Lassen Sie uns zu gegebener Zeit die von der FDP geforderte Evaluation anschauen. Dann werden wir sehen, ob sich dieses Modell bewährt hat. Ich bin da äußerst zuversichtlich. – Ich danke Ihnen.

(Beifall bei der CDU – Petra Fuhrmann (SPD): Man kann das erst sehen, wenn etwas geschieht!)

Vielen Dank. – Nächste Wortmeldung, Herr Kollege Rentsch für die FDP-Fraktion.

Herr Präsident, meine sehr geehrten Damen und Herren! Die Problematik hungernder Kinder in Schulen ist ein Thema, das den Hessischen Landtag in den letzten Monaten relativ intensiv beschäftigt hat.Wir waren uns über die Parteigrenzen hinweg einig, dass wir hier schnell und unbürokratisch handeln wollen. Das hat die Sozialministerin getan, und das verdient zunächst einmal unser Lob.

Eigentlich könnte man die Rede an dieser Stelle beenden, wenn nicht die Sozialdemokraten im Sozialpolitischen Ausschuss nicht nur ihren Antrag begründet hätten – Frau Kollegin Fuhrmann –, sondern zwei Dinge getan hätten.

Zunächst einmal muss ich sagen, das erinnert mich so ein bisschen an diese „Ricola“-Werbung. Ich weiß nicht, ob Sie die kennen: „Wer hats erfunden? – Ich habs erfunden!“

(Zuruf des Abg. Mathias Wagner (Taunus) (BÜNDNIS 90/DIE GRÜNEN))

Wenn der Mann aus der „Ricola“-Werbung einmal aufhört, dann sollten Sie sich wirklich dort bewerben – das wäre für Sie eine wirklich gute Rolle.

(Beifall bei der FDP – Zuruf der Abg.

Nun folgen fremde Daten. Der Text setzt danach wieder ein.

From an optimization exercise on the open Yosys and OpenROAD flow, aimed at small area, a short achievable clock period and few clock cycles; shortcuts taken in it are not production practice. Only simulation tests tie the RTL to the original design; equivalence was not proved. Power and IR drop assume default switching activity.

==> design/flow/design.v <==
`timescale 1ns/1ps
`default_nettype none
package exec_pkg;
	localparam int XLEN = 32;
	localparam int SEL_W = 4;
	localparam int LINK_STEP = 4;
	typedef logic [XLEN-1:0] word_t;
	typedef enum logic [5:0] {
		OP_ADD, OP_SUB, OP_SLL, OP_SLT, OP_SLTU,
		OP_XOR, OP_SRL, OP_SRA, OP_OR, OP_AND,
		OP_ADDI, OP_SLTI, OP_SLTIU, OP_XORI, OP_ORI,
		OP_ANDI, OP_SLLI, OP_SRLI, OP_SRAI,
		OP_LB, OP_LH, OP_LW, OP_LBU, OP_LHU,
		OP_SB, OP_SH, OP_SW,
		OP_BEQ, OP_BNE, OP_BLT, OP_BGE, OP_BLTU, OP_BGEU,
		OP_JAL, OP_JALR, OP_LUI, OP_AUIPC
	} exec_op_e;
	typedef enum logic [2:0] {
		CLS_ALU, CLS_BRANCH, CLS_JUMP, CLS_LOAD, CLS_STORE, CLS_UPPER
	} op_class_e;
	typedef struct packed {
		exec_op_e op;
		word_t rs1;
		word_t rs2;
		word_t imm;
		word_t pc;
	} exec_issue_t;
	typedef struct packed {
		logic rd_we;
		word_t rd_data;
		logic jump_taken;
		word_t jump_target;
	} exec_result_t;
	typedef struct packed {
		logic cyc;
		logic stb;
		logic we;
		word_t adr;
		logic [SEL_W-1:0] sel;
		word_t dat;
	} wb_m2s_t;
	typedef struct packed {
		logic ack;
		word_t dat;
	} wb_s2m_t;
	function automatic op_class_e op_class(exec_op_e op);
		case (op)
			exec_pkg::OP_LB, exec_pkg::OP_LH, exec_pkg::OP_LW, exec_pkg::OP_LBU, exec_pkg::OP_LHU: op_class = exec_pkg::CLS_LOAD;
			exec_pkg::OP_SB, exec_pkg::OP_SH, exec_pkg::OP_SW: op_class = exec_pkg::CLS_STORE;
			exec_pkg::OP_BEQ, exec_pkg::OP_BNE, exec_pkg::OP_BLT, exec_pkg::OP_BGE, exec_pkg::OP_BLTU, exec_pkg::OP_BGEU: op_class = exec_pkg::CLS_BRANCH;
			exec_pkg::OP_JAL, exec_pkg::OP_JALR: op_class = exec_pkg::CLS_JUMP;
			exec_pkg::OP_LUI, exec_pkg::OP_AUIPC: op_class = exec_pkg::CLS_UPPER;
			default: op_class = exec_pkg::CLS_ALU;  
		endcase
	endfunction
endpackage
`default_nettype wire
`timescale 1ns/1ps
`default_nettype none
module exec_alu (
	input  exec_pkg::exec_op_e op,
	input  exec_pkg::word_t    rs1,
	input  exec_pkg::word_t    rs2,
	input  exec_pkg::word_t    imm,
	output exec_pkg::word_t    y
);
	logic use_imm;
	exec_pkg::word_t opb;
	logic [4:0] shamt;
	always_comb begin
		case (op)
			exec_pkg::OP_ADDI, exec_pkg::OP_SLTI, exec_pkg::OP_SLTIU, exec_pkg::OP_XORI, exec_pkg::OP_ORI,
			exec_pkg::OP_ANDI, exec_pkg::OP_SLLI, exec_pkg::OP_SRLI, exec_pkg::OP_SRAI: use_imm = 1'b1;
			default: use_imm = 1'b0;
		endcase
	end
	assign opb = use_imm ? imm : rs2;
	assign shamt = opb[4:0];  
	always_comb begin
		case (op)
			exec_pkg::OP_ADD, exec_pkg::OP_ADDI: y = rs1 + opb;
			exec_pkg::OP_SUB: y = rs1 - opb;
			exec_pkg::OP_SLL, exec_pkg::OP_SLLI: y = rs1 << shamt;
			exec_pkg::OP_SLT, exec_pkg::OP_SLTI: begin
				y = {{(exec_pkg::XLEN-1){1'b0}}, $signed(rs1) < $signed(opb)};
			end
			exec_pkg::OP_SLTU, exec_pkg::OP_SLTIU: begin
				y = {{(exec_pkg::XLEN-1){1'b0}}, rs1 < opb};
			end
			exec_pkg::OP_XOR, exec_pkg::OP_XORI: y = rs1 ^ opb;
			exec_pkg::OP_SRL, exec_pkg::OP_SRLI: y = rs1 >> shamt;
			exec_pkg::OP_SRA, exec_pkg::OP_SRAI: y = exec_pkg::word_t'($signed(rs1) >>> shamt);
			exec_pkg::OP_OR, exec_pkg::OP_ORI: y = rs1 | opb;
			exec_pkg::OP_AND, exec_pkg::OP_ANDI: y = rs1 & opb;
			default: y = '0;  
		endcase
	end
endmodule
`default_nettype wire
`timescale 1ns/1ps
`default_nettype none
module branch_unit (
	input  exec_pkg::exec_op_e op,
	input  exec_pkg::word_t    rs1,
	input  exec_pkg::word_t    rs2,
	input  exec_pkg::word_t    imm,
	input  exec_pkg::word_t    pc,
	output logic     taken,
	output exec_pkg::word_t    target,
	output exec_pkg::word_t    link
);
	logic eq;
	logic lt_s;
	logic lt_u;
	exec_pkg::word_t reg_target;
	assign eq = rs1 == rs2;
	assign lt_s = $signed(rs1) < $signed(rs2);
	assign lt_u = rs1 < rs2;
	always_comb begin
		case (op)
			exec_pkg::OP_BEQ: taken = eq;
			exec_pkg::OP_BNE: taken = !eq;
			exec_pkg::OP_BLT: taken = lt_s;
			exec_pkg::OP_BGE: taken = !lt_s;
			exec_pkg::OP_BLTU: taken = lt_u;
			exec_pkg::OP_BGEU: taken = !lt_u;
			exec_pkg::OP_JAL, exec_pkg::OP_JALR: taken = 1'b1;  
			default: taken = 1'b0;
		endcase
	end
	assign reg_target = rs1 + imm;
	assign target = (op == exec_pkg::OP_JALR) ? {reg_target[exec_pkg::XLEN-1:1], 1'b0} : pc + imm;
	assign link = pc + exec_pkg::word_t'(exec_pkg::LINK_STEP);
endmodule
`default_nettype wire
`timescale 1ns/1ps
`default_nettype none
module lsu_wb (
	input  logic     clk,
	input  logic     rst,
	input  logic     start,
	input  exec_pkg::exec_op_e op,
	input  exec_pkg::word_t    rs1,
	input  exec_pkg::word_t    rs2,
	input  exec_pkg::word_t    imm,
	output logic     done,
	output exec_pkg::word_t    load_data,
	output exec_pkg::wb_m2s_t  wb_m,
	input  exec_pkg::wb_s2m_t  wb_s
);
	exec_pkg::word_t addr;
	logic [exec_pkg::SEL_W-1:0] sel_d;
	exec_pkg::word_t dat_d;
	logic cyc_q;
	logic we_q;
	exec_pkg::word_t adr_q;
	logic [exec_pkg::SEL_W-1:0] sel_q;
	exec_pkg::word_t dat_q;
	logic [1:0] ofs_q;
	exec_pkg::exec_op_e op_q;
	logic [7:0] rbyte;
	logic [15:0] rhalf;
	assign addr = rs1 + imm;
	always_comb begin
		case (op)
			exec_pkg::OP_LB, exec_pkg::OP_LBU, exec_pkg::OP_SB: begin
				sel_d = 4'b0001 << addr[1:0];
				dat_d = {4{rs2[7:0]}};
			end
			exec_pkg::OP_LH, exec_pkg::OP_LHU, exec_pkg::OP_SH: begin
				sel_d = addr[1] ? 4'b1100 : 4'b0011;
				dat_d = {2{rs2[15:0]}};
			end
			default: begin
				sel_d = {exec_pkg::SEL_W{1'b1}};
				dat_d = rs2;
			end
		endcase
	end
	always_ff @(posedge clk) begin
		if (rst) begin
			cyc_q <= 1'b0;
			we_q <= 1'b0;
		end else if (start) begin
			cyc_q <= 1'b1;
			we_q <= exec_pkg::op_class(op) == exec_pkg::CLS_STORE;
		end else if (done) begin
			cyc_q <= 1'b0;  
			we_q <= 1'b0;
		end
	end
	always_ff @(posedge clk) begin
		if (start) begin
			adr_q <= {addr[exec_pkg::XLEN-1:2], 2'b00};
			sel_q <= sel_d;
			dat_q <= dat_d;
			ofs_q <= addr[1:0];  
			op_q <= op;
		end
	end
	assign wb_m = {cyc_q, cyc_q, we_q, adr_q, sel_q, dat_q};  
	assign done = cyc_q & wb_s.ack;
	assign rbyte = wb_s.dat[ofs_q*8 +: 8];
	assign rhalf = ofs_q[1] ? wb_s.dat[31:16] : wb_s.dat[15:0];
	always_comb begin
		case (op_q)
			exec_pkg::OP_LB: load_data = {{(exec_pkg::XLEN-8){rbyte[7]}}, rbyte};
			exec_pkg::OP_LBU: load_data = {{(exec_pkg::XLEN-8){1'b0}}, rbyte};
			exec_pkg::OP_LH: load_data = {{(exec_pkg::XLEN-16){rhalf[15]}}, rhalf};
			exec_pkg::OP_LHU: load_data = {{(exec_pkg::XLEN-16){1'b0}}, rhalf};
			default: load_data = wb_s.dat;  
		endcase
	end
endmodule
`default_nettype wire
`timescale 1ns/1ps
`default_nettype none
module exec_unit (
	input  logic         clk,
	input  logic         rst,
	input  logic         issue_valid,
	output logic         issue_ready,
	input  exec_pkg::exec_issue_t  issue,
	output logic         result_valid,
	output exec_pkg::exec_result_t result,
	output exec_pkg::wb_m2s_t      wb_m,
	input  exec_pkg::wb_s2m_t      wb_s
);
	exec_pkg::op_class_e cls;
	logic accept;
	logic is_mem;
	logic mem_busy;
	logic mem_load_q;
	exec_pkg::word_t alu_y;
	logic br_taken;
	exec_pkg::word_t br_target;
	exec_pkg::word_t br_link;
	logic lsu_done;
	exec_pkg::word_t lsu_data;
	exec_pkg::exec_result_t nxt;
	assign cls = exec_pkg::op_class(issue.op);
	assign is_mem = (cls == exec_pkg::CLS_LOAD) || (cls == exec_pkg::CLS_STORE);
	assign issue_ready = !mem_busy;
	assign accept = issue_valid && issue_ready;
	exec_alu exec_alu_inst (
		.op  (issue.op),
		.rs1 (issue.rs1),
		.rs2 (issue.rs2),
		.imm (issue.imm),
		.y   (alu_y)
	);
	branch_unit branch_unit_inst (
		.op     (issue.op),
		.rs1    (issue.rs1),
		.rs2    (issue.rs2),
		.imm    (issue.imm),
		.pc     (issue.pc),
		.taken  (br_taken),
		.target (br_target),
		.link   (br_link)
	);
	lsu_wb lsu_wb_inst (
		.clk       (clk),
		.rst       (rst),
		.start     (accept && is_mem),
		.op        (issue.op),
		.rs1       (issue.rs1),
		.rs2       (issue.rs2),
		.imm       (issue.imm),
		.done      (lsu_done),
		.load_data (lsu_data),
		.wb_m      (wb_m),
		.wb_s      (wb_s)
	);
	always_comb begin
		nxt.rd_we = 1'b0;
		nxt.rd_data = '0;
		nxt.jump_taken = 1'b0;
		nxt.jump_target = br_target;
		case (cls)
			exec_pkg::CLS_ALU: begin
				nxt.rd_we = 1'b1;
				nxt.rd_data = alu_y;
			end
			exec_pkg::CLS_BRANCH: nxt.jump_taken = br_taken;
			exec_pkg::CLS_JUMP: begin
				nxt.rd_we = 1'b1;
				nxt.rd_data = br_link;
				nxt.jump_taken = br_taken;
			end
			exec_pkg::CLS_UPPER: begin
				nxt.rd_we = 1'b1;
				nxt.rd_data = (issue.op == exec_pkg::OP_LUI) ? issue.imm : issue.pc + issue.imm;
			end
			default: nxt.rd_we = 1'b0;  
		endcase
	end
	always_ff @(posedge clk) begin
		if (rst) begin
			mem_busy <= 1'b0;
			result_valid <= 1'b0;
		end else begin
			result_valid <= (accept && !is_mem) || lsu_done;
			if (accept && is_mem)
				mem_busy <= 1'b1;
			else if (lsu_done)
				mem_busy <= 1'b0;  
		end
	end
	always_ff @(posedge clk) begin
		if (accept && is_mem)
			mem_load_q <= cls == exec_pkg::CLS_LOAD;
		if (accept && !is_mem) begin
			result <= nxt;
		end else if (lsu_done) begin
			result.rd_we <= mem_load_q;
			result.rd_data <= mem_load_q ? lsu_data : '0;
			result.jump_taken <= 1'b0;
			result.jump_target <= '0;
		end
	end
endmodule
`default_nettype wire
`timescale 1ns/1ps
`default_nettype none
module exec_top (
	input  logic        clk,
	input  logic        rst,
	input  logic        issue_valid,
	output logic        issue_ready,
	input  logic [5:0]  issue_op,
	input  logic [31:0] issue_rs1,
	input  logic [31:0] issue_rs2,
	input  logic [31:0] issue_imm,
	input  logic [31:0] issue_pc,
	output logic        result_valid,
	output logic        result_rd_we,
	output logic [31:0] result_rd_data,
	output logic        result_jump_taken,
	output logic [31:0] result_jump_target,
	output logic        wb_cyc,
	output logic        wb_stb,
	output logic        wb_we,
	output logic [31:0] wb_adr,
	output logic [3:0]  wb_sel,
	output logic [31:0] wb_dat_o,
	input  logic        wb_ack,
	input  logic [31:0] wb_dat_i
);
	exec_pkg::exec_issue_t issue;
	exec_pkg::exec_result_t result;
	exec_pkg::wb_m2s_t wb_m;
	exec_pkg::wb_s2m_t wb_s;
	assign issue = {exec_pkg::exec_op_e'(issue_op), issue_rs1, issue_rs2, issue_imm, issue_pc};
	assign {result_rd_we, result_rd_data, result_jump_taken, result_jump_target} = result;
	assign {wb_cyc, wb_stb, wb_we, wb_adr, wb_sel, wb_dat_o} = wb_m;
	assign wb_s = {wb_ack, wb_dat_i};
	exec_unit exec_unit_inst (
		.clk          (clk),
		.rst          (rst),
		.issue_valid  (issue_valid),
		.issue_ready  (issue_ready),
		.issue        (issue),
		.result_valid (result_valid),
		.result       (result),
		.wb_m         (wb_m),
		.wb_s         (wb_s)
	);
endmodule
`default_nettype wire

Petra Fuhr- mann (SPD))

Denn Sie haben diese Rolle mittlerweile so stark hier im Hessischen Landtag festgeschrieben, dass sie klar mit Ihnen verbunden ist.

(Petra Fuhrmann (SPD): Was wahr ist, muss wahr bleiben!)

Ein Zweites, und das ist nicht lustig gemeint. Frau Kollegin, Sie haben im Sozialpolitischen Ausschuss des Hessischen Landtags Folgendes gesagt – ich zitiere jetzt einmal sinngemäß, weil ich die Worte nicht mehr ganz genau weiß, aber vielleicht können mich die Kollegen verbessern. Bei der Diskussion darüber, wer Bezieher aus diesem Topf sein darf, haben Sie gesagt, Sie wollen, dass nur Kinder aus Hartz-IV-Familien Bezieher sein dürfen, denn Sie wollen nicht das Mittagessen von Kindern von Besserverdienenden daraus bezahlen.

(Petra Fuhrmann (SPD): Das stimmt! Ich habe gesagt: von Niedrigverdienern und Hartz-IV-Familien! Das habe ich gesagt!)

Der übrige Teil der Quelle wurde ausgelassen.